■ PROBLEM TO SOLVE ■
Your answer must be every line of the data below that holds the string "constraint", copied exactly.

■ Collected data ■
## config.mk

```make
export PLATFORM = sky130hd
export DESIGN_NAME = tws_top
export DESIGN_NICKNAME = d
export VERILOG_FILES = /design/src/rtl/tws_pkg.sv /design/src/rtl/tws_sync.sv /design/src/rtl/tws_divider.sv /design/src/rtl/tws_top.sv
export VERILOG_INCLUDE_DIRS = /design/src /design/src/rtl
export SDC_FILE = /design/constraint.sdc
export NUM_CORES = 1
export LEC_CHECK = 0
export ABC_AREA = 0
export BUFFER_PORTS_ARGS = -buffer_cell sky130_fd_sc_hd__buf_4
export CORE_ASPECT_RATIO = 1.25
export CORE_MARGIN = 3
export CORE_UTILIZATION = 52
export DETAILED_ROUTE_END_ITERATION = 10
export PLACE_DENSITY = 0.85
export SLEW_MARGIN = 40
export SYNTH_ARGS = -nofsm -noshare
export SYNTH_HDL_FRONTEND = slang
export SYNTH_SLANG_ARGS = --single-unit
```

## constraint.sdc

```tcl
create_clock -name clk -period 3 [get_ports clk]
set_clock_uncertainty 0.05 [all_clocks]
set_input_delay 0.3 -clock clk [delete_from_list [all_inputs] [get_ports clk]]
set_output_delay 0.3 -clock clk [all_outputs]
set_load 0.005 [all_outputs]
```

■ RESPONSE ■
export SDC_FILE = /design/constraint.sdc
## constraint.sdc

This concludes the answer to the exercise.